De la ciencia y del Gobierno
Nuestros nuevos gobernantes están comprensiblemente preocupados por el déficit, la deuda y la prima de riesgo y, apenas estrenados sus escaños, se han puesto manos a la obra para cuadrar el presupuesto a marchas forzadas.
Sus señorías suelen ser abogados y economistas y quizás hayan olvidado que sus móviles, sus ordenadores y los códigos de sus tarjetas de crédito existen porque mucha gente dedica vidas enteras a investigar las propiedades de los números.

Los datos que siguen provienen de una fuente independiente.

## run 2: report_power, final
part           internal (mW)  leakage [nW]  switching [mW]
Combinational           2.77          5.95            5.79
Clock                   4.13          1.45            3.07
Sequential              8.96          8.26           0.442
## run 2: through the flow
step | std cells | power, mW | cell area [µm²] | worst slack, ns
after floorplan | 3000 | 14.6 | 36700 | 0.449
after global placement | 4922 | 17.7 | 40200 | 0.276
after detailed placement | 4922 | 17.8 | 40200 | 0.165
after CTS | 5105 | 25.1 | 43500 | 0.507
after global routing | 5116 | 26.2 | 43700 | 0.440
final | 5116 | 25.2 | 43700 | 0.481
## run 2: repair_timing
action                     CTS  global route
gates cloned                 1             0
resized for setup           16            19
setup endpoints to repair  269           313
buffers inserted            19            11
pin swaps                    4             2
--- src/rtl/assert_macros.svh ---
// Assertion macros shared by the converter RTL.
// Depends on a clock named clk and an active-high reset named rst in the using scope.
`ifndef ASSERT_MACROS_SVH
`define ASSERT_MACROS_SVH

// Property that must hold at every clock edge outside reset.
`define RTN_ASSERT(name, prop, msg) \
  name: assert property (@(posedge clk) disable iff (rst) (prop)) else $error(msg);

// Property whose consequent must hold in the cycle after the antecedent.
`define RTN_ASSERT_NEXT(name, ante, cons, msg) \
  name: assert property (@(posedge clk) disable iff (rst) (ante) |=> (cons)) else $error(msg);

`endif

--- src/rtl/rtn_pkg.sv ---
// Shared types, constants and arithmetic helpers of the RGB to NV12 converter.
// No dependencies; used by every module of the block.
package rtn_pkg;

  // Field and counter widths.
  localparam int unsigned SIZE_W = 12;
  localparam int unsigned CNT_W  = 12;
  localparam int unsigned OFF_W  = 23;
  localparam int unsigned PIX_W  = 8;
  localparam int unsigned SUM_W  = 9;
  localparam int unsigned LINE_W = 3 * SUM_W;
  localparam int unsigned IN_W   = 24;
  localparam int unsigned OUT_W  = 32;
  localparam int unsigned KIND_W = 2;
  localparam int unsigned IDX_W  = 2;

  // Parameter defaults.
  localparam int unsigned DEF_MAX_WIDTH  = 2048;
  localparam int unsigned DEF_MAX_HEIGHT = 2048;

  // Register values after reset.
  localparam logic [SIZE_W-1:0] RESET_WIDTH  = 12'd1080;
  localparam logic [SIZE_W-1:0] RESET_HEIGHT = 12'd1920;

  // Chroma weights (BT.601 studio range).
  localparam int U_KR = -38;
  localparam int U_KG = -74;
  localparam int U_KB = 112;
  localparam int V_KR = 112;
  localparam int V_KG = -94;
  localparam int V_KB = -18;

  // Sample kinds carried on tuser.
  typedef enum logic [KIND_W-1:0] {
    KIND_Y = 2'd0,
    KIND_U = 2'd1,
    KIND_V = 2'd2
  } kind_t;

  // Configuration register indexes.
  typedef enum logic [IDX_W-1:0] {
    REG_WIDTH  = 2'd0,
    REG_HEIGHT = 2'd1,
    REG_ORDER  = 2'd2
  } reg_idx_t;

  // Everything one pixel produces, handed to the output stage.
  typedef struct packed {
    logic [PIX_W-1:0] y;
    logic [PIX_W-1:0] u;
    logic [PIX_W-1:0] v;
    logic [OFF_W-1:0] luma_off;
    logic [OFF_W-1:0] chroma_off;
    logic             has_chroma;
  } rec_t;

  // Clear bit 0, raise to at least two, cut to the even part of the limit.
  function automatic logic [SIZE_W-1:0] even_size(input logic [SIZE_W-1:0] v,
                                                  input int unsigned maxv);
    logic [SIZE_W-1:0] e;
    e = {v[SIZE_W-1:1], 1'b0};
    if (e < SIZE_W'(2)) e = SIZE_W'(2);
    if (32'(e) > maxv) e = SIZE_W'(maxv) & ~SIZE_W'(1);
    return e;
  endfunction

  // Y = ((66R + 129G + 25B + 128) >> 8) + 16, clamped to a byte.
  function automatic logic [PIX_W-1:0] luma(input logic [PIX_W-1:0] r,
                                           input logic [PIX_W-1:0] g,
                                           input logic [PIX_W-1:0] b);
    logic [15:0] s;
    logic [8:0]  t;
    s = 16'(r) * 16'd66 + 16'(g) * 16'd129 + 16'(b) * 16'd25 + 16'd128;
    t = {1'b0, s[15:8]} + 9'd16;
    return t[8] ? 8'hFF : t[7:0];
  endfunction

  // floor((kr*R + kg*G + kb*B + 128) / 256) + 128, clamped to a byte.
  function automatic logic [PIX_W-1:0] chroma_mix(input logic [PIX_W-1:0] cr,
                                                 input logic [PIX_W-1:0] cg,
                                                 input logic [PIX_W-1:0] cb,
                                                 input int kr,
                                                 input int kg,
                                                 input int kb);
    logic signed [17:0] t;
    t = 18'sd32896
        + 18'(kr) * $signed({10'b0, cr})
        + 18'(kg) * $signed({10'b0, cg})
        + 18'(kb) * $signed({10'b0, cb});
    if (t < 0) return 8'h00;
    else if (t[17:8] > 10'd255) return 8'hFF;
    else return t[15:8];
  endfunction

endpackage

--- src/rtl/rtn_sample_emit.sv ---
// Output stage: holds one pixel's results and sends Y, then any U and V, one beat a cycle while m_tready is high.
// Depends on rtn_pkg for the result record and sample kinds.
`include "assert_macros.svh"

module rtn_sample_emit (
  input  logic                        clk,
  input  logic                        rst,
  input  logic                        in_valid,
  output logic                        in_ready,
  input  rtn_pkg::rec_t               in_rec,
  output logic                        m_tvalid,
  input  logic                        m_tready,
  output logic [rtn_pkg::OUT_W-1:0]   m_tdata,  // sample_value, buffer_offset, zero pad
  output logic                        m_tlast,
  output logic [rtn_pkg::KIND_W-1:0]  m_tuser   // sample_kind
);

  typedef enum logic [2:0] {
    PH_Y = 3'b001,
    PH_U = 3'b010,
    PH_V = 3'b100
  } phase_t;

  phase_t                       phase;
  rtn_pkg::rec_t                rec;
  logic                         rec_valid;
  logic                         beat;
  logic                         final_beat;
  logic [rtn_pkg::PIX_W-1:0]    val;
  logic [rtn_pkg::OFF_W-1:0]    off;

  // The record is freed on the beat that carries its last sample.
  assign beat       = m_tvalid && m_tready;
  assign final_beat = (phase == PH_V) || ((phase == PH_Y) && !rec.has_chroma);
  assign in_ready   = !rec_valid || (m_tready && final_beat);

  always_ff @(posedge clk) begin
    if (rst) begin
      rec_valid <= 1'b0;
      phase     <= PH_Y;
    end else if (in_valid && in_ready) begin
      rec_valid <= 1'b1;
      phase     <= PH_Y;
    end else if (beat && final_beat) begin
      rec_valid <= 1'b0;
      phase     <= PH_Y;
    end else if (beat) begin
      case (phase)
        PH_Y:    phase <= PH_U;
        PH_U:    phase <= PH_V;
        default: phase <= PH_Y;
      endcase
    end
  end

  always_ff @(posedge clk) begin
    if (in_valid && in_ready) begin
      rec <= in_rec;
    end
  end

  // Select the sample for the current beat.
  always_comb begin
    case (phase)
      PH_Y: begin
        m_tuser = rtn_pkg::KIND_Y;
        val     = rec.y;
        off     = rec.luma_off;
        m_tlast = !rec.has_chroma;
      end
      PH_U: begin
        m_tuser = rtn_pkg::KIND_U;
        val     = rec.u;
        off     = rec.chroma_off;
        m_tlast = 1'b0;
      end
      PH_V: begin
        m_tuser = rtn_pkg::KIND_V;
        val     = rec.v;
        off     = rec.chroma_off + rtn_pkg::OFF_W'(1);
        m_tlast = 1'b1;
      end
      default: begin
        m_tuser = rtn_pkg::KIND_Y;
        val     = '0;
        off     = '0;
        m_tlast = 1'b1;
      end
    endcase
  end

  assign m_tvalid = rec_valid;
  assign m_tdata  = {1'b0, off, val};

  // A U beat is always followed by its V beat, one byte further on.
  `RTN_ASSERT_NEXT(u_then_v, m_tvalid && m_tready && m_tuser == rtn_pkg::KIND_U, m_tvalid && m_tuser == rtn_pkg::KIND_V, "V sample does not follow U")
  `RTN_ASSERT_NEXT(v_offset, m_tvalid && m_tready && m_tuser == rtn_pkg::KIND_U, m_tdata[30:8] == $past(m_tdata[30:8]) + 23'd1, "V offset is not U offset plus one")
  // A pixel's results come without a gap.
  `RTN_ASSERT_NEXT(run_continues, m_tvalid && m_tready && !m_tlast, m_tvalid, "result run broken before last beat")

endmodule

--- config.mk ---
export PLATFORM = sky130hd
export DESIGN_NAME = rtn_sample_emit
export DESIGN_NICKNAME = d
export VERILOG_FILES = /design/src/rtl/rtn_pkg.sv /design/src/rtl/rtn_sample_emit.sv
export VERILOG_INCLUDE_DIRS = /design/src /design/src/rtl
export SDC_FILE = /design/constraint.sdc
export NUM_CORES = 1
export LEC_CHECK = 0
export ABC_AREA = 1
export BUFFER_PORTS_ARGS = -buffer_cell sky130_fd_sc_hd__buf_4
export CORE_UTILIZATION = 50
export DETAILED_ROUTE_END_ITERATION = 8
export PLACE_DENSITY = 0.78
export SKIP_CTS_REPAIR_TIMING = 1
export SLEW_MARGIN = 5
export SYNTH_ARGS = -nofsm -noshare
export SYNTH_HDL_FRONTEND = slang
export SYNTH_SLANG_ARGS = --single-unit
--- constraint.sdc ---
create_clock -name clk -period 3.8 [get_ports clk]
set_clock_uncertainty 0.2 [all_clocks]
set_input_delay 0.57 -clock clk [delete_from_list [all_inputs] [get_ports clk]]
set_output_delay 0.57 -clock clk [all_outputs]
set_load 0.01 [all_outputs]
==> key figures <==
Run status
  • Status: complete, no violations

Routing
  • Starting DRT DRC Count: 150
  • DRC viols: 0
  • First-pass iteration count of the detailed router: 4
  • Vias per inst: 5.04
  • Routed Antenna Nets: 0
  • Final wirelength: 7.95 mm
  • Via count: 2935
  • DR WL/cell: 13.7 um

Clocking
  • Worst skew pair latency: 0.35 ns
  • Clock tree buffer depth: 2
  • CTS tree: yes
  • CTS Buf Count: 9
  • Root buffer cell: clkbuf_8
  • Clk sink count: 75
  • H-tree depth: 3
  • Clock-pin slew on the worst setup and hold paths: 0.08 ns

Floorplan
  • Initial Utilization: 52.4%
  • I/O pin cnt: 112
  • Die area: 0.00754 sq mm
  • Die X: 86.8 um
  • Die height: 86.8 um
  • Core region area: 0.00687 sq mm
  • Row Count: 30

Worst setup path
  • Setup crit start: phase[0]
  • Worst path required time: 3.03 ns
  • Critical Path Sink Type: primary output
  • Worst path top cell family by delay: buffers and inverters
  • Crit path max fanout: 21
  • WS Path Type: reg -> out
  • Slowest stage delay, CP: 0.45 ns
  • CP Depth: 8
  • Setup crit end: m_tdata[17]
  • WP data arrival: 2.13 ns
  • RR Startpoint: phase[2]
  • Critical path cell sequence: inv_2 > nor3_4 > buf_4 > nand2_1 > o21ai_1 > inv_1 > nand2_1 > buf_4
  • RR Endpoint: rec[41]
  • Worst path slowest cell: nor3_4
  • Type of origin of the critical path: flop
  • Worst path buffer plus inverter count: 4
  • FF-to-FF setup slack: 1.38 ns
  • R2r worst-path depth: 7

Cells and area
  • Design area: 0.00471 sq mm
  • Most frequent cells in the layout: nand2_1 (112), buf_4 (112), edfxtp_1 (71)
  • Share of layout cells above drive strength 1: 32.3%
  • Area delta synth->final: 31.0%
  • Ant diodes: 0
  • Fill count: 553
  • Fin cells: 582
  • Fin nets: 557

Synth
  • Netlist cell types: 29
  • Cells after Synth: 365
  • Synth top area share: 59.3%
  • Cell taking the most area after synthesis: edfxtp_1
  • Async set or reset register ratio after synthesis: 0%
  • Post-Syn Area per Cell: 9.86 sq um
  • Synth Cell Area: 0.00360 sq mm
  • Synthesized Nets: 441
  • YS warnings: 0
  • Most area-consuming cells after synthesis: edfxtp_1 (59%), nand2_1 (12%), nand3_1 (6.4%), inv_1 (3.9%), nor2_1 (2.3%)
  • Sequential fraction of the synthesis area: 61.5%
  • Register bit total from synthesis: 75
  • Post-synth EDFFs: 71
  • Most common flop cell mapped by yosys: edfxtp_1

Timing
  • Max-slew violations: 0
  • Setup Viol. Count Final: 0
  • Final setup TNS: 0 ns
  • RSZ-0062 raised after global routing: false
  • Final critical-path required period: 2.90 ns
  • Maximum clock rate: 345 MHz
  • Period utilisation layout: 76.3%
  • Slack of the critical path: 0.899 ns
  • Slew margin rel.: 48.6%
  • Final Hold Fails: 0
  • Worst-Margin Slew: 0.770 ns

Power and ir drop
  • PwrDens: 392 mW/mm^2
  • Leakage: 0.00206 uW
  • Peak VDD IR: 0.000260 V

GRT
  • First-pass GRT wire length: 12.5 mm
  • GR Overflow Total: 0
  • Pin count of the biggest net entering global routing: 37
  • Overall routing resource usage: 22.4%
  • Initial antenna violation count: 0
  • Vias in the first global route: 2841

Placed design
  • Pre-CTS WS: 1.27 ns
  • Placed Cells: 566
  • Placement Cell Area: 0.00452 sq mm
  • Input/output buffers: 110
  • HPWL after DPL: 5.75 mm
  • GP Congestion: 0.848

Job
  • Max-Cap Viols: 0

Min path
  • Worst hold path class: in -> reg
[worst reg2reg max path, delay by kind of cell (launching register included)]
family	cells	cell delay (ns)
flops	1	0.52
buf+inv	2	0.87
simple gates	5	0.51
[sequential cells by signal (all words and copies together) (netlist names)]
signal	count
rec	71
phase	3
m_tvalid	1
[stage by stage]
stage               hold WS [ns]  power, uW  util (%)
floorplan                  0.367       1120         -
global placement           0.312       1250      65.8
detailed placement         0.320       1260      65.8
CTS                        0.175       1860      68.6
global route               0.173       1920      68.6
finish                     0.188       1850      68.6
[layout make-up]
| cell class | count | area, sq um | area share, % |
|---|---|---|---|
| repair buffers | 113 | 861 | 18.3 |
| clock buffers | 11 | 131 | 2.79 |
| flip-flops and latches | 75 | 2210 | 46.9 |
| clock inverters | 5 | 62.6 | 1.33 |
| inverters | 42 | 161 | 3.43 |
| well taps | 96 | 120 | 2.55 |
| multi-input cells | 240 | 1160 | 24.7 |
[where the power goes]
part	switching (uW)	internal (uW)
logic	120	123
clock network	301	307
registers	28.8	965
total	450	1400
[cell usage after synthesis (2+ instances only)]
cell type,count
o21ai_1,10
nor2_1,22
inv_1,37
o21ai_0,5
nand4_1,2
nand3b_1,2
dfxtp_1,4
nor2_4,2
buf_2,3
nand2_1,112
a21oi_1,6
nand3_1,46
nor3_4,2
o21bai_1,5
o211ai_1,3
nand2_2,11
nand3_2,6
inv_2,3
edfxtp_1,71
buf_4,3
buf_6,2
[routing by layer]
layer / part of all wire, % / global-route usage [%] / vias to the layer above
met1: 42 / 27.1 / 1350
met5: 0 / 0 / -
met4: 2.7 / 11.7 / 0
met3: 6.7 / 4.10 / 19
li1: - / - / 1454
met2: 49 / 38.2 / 112
[logic make-up after synthesis]
| kind of cell | after synthesis | synth area share, % |
|---|---|---|
| DFF | 75 | 61.5 |
| adders and majority gates | 1 | 0.348 |
| and+or+nand+nor | 208 | 27.1 |
| other | 1 | 0.104 |
| buffers and inverters | 50 | 6.16 |
| AOI/OAI and AO/OA | 30 | 4.80 |
[worst min path at each step]
stage | cells past startpoint | from | slack, ns | endpoint
floorplan | 2 | m_tvalid | 0.37 | m_tvalid
global placement | 2 | m_tvalid | 0.31 | m_tvalid
detailed placement | 2 | m_tvalid | 0.32 | m_tvalid
CTS | 1 | in_rec[66] | 0.18 | rec[66]
global route | 1 | in_rec[17] | 0.17 | rec[17]
finish | 2 | rst | 0.19 | m_tvalid
(Power assumes the default switching activity.)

Tampoco recuerdan que la tinta con la que escriben y los empastes de sus muelas están hechos de materiales desarrollados después de años de experimentación. Es posible que piensen que las vacunas de sus hijos o las tabletas que bajan la tensión a sus padres han aparecido espontáneamente en las estanterías de las farmacias. Por eso, han decidido que no vale la pena mantener un Ministerio de Ciencia que promueva el estudio de extravagancias como los números, la luz, los genes o la sustancia de la que están hechas las cosas. Un ministerio que, a pesar de las limitaciones económicas, defienda la investigación como base de la innovación y el desarrollo y transmita a la sociedad el valor del conocimiento. Un ministerio que ofrezca una mínima perspectiva de futuro a una generación de jóvenes científicos que empiezan a considerar la emigración como una asignatura obligatoria de sus estudios.
A fuerza de reducir gastos vamos a alcanzar el rigor mortis de los cristales. Pero sus señorías tampoco creen que haya que dedicar atención a los cristales. Aunque lleven gafas.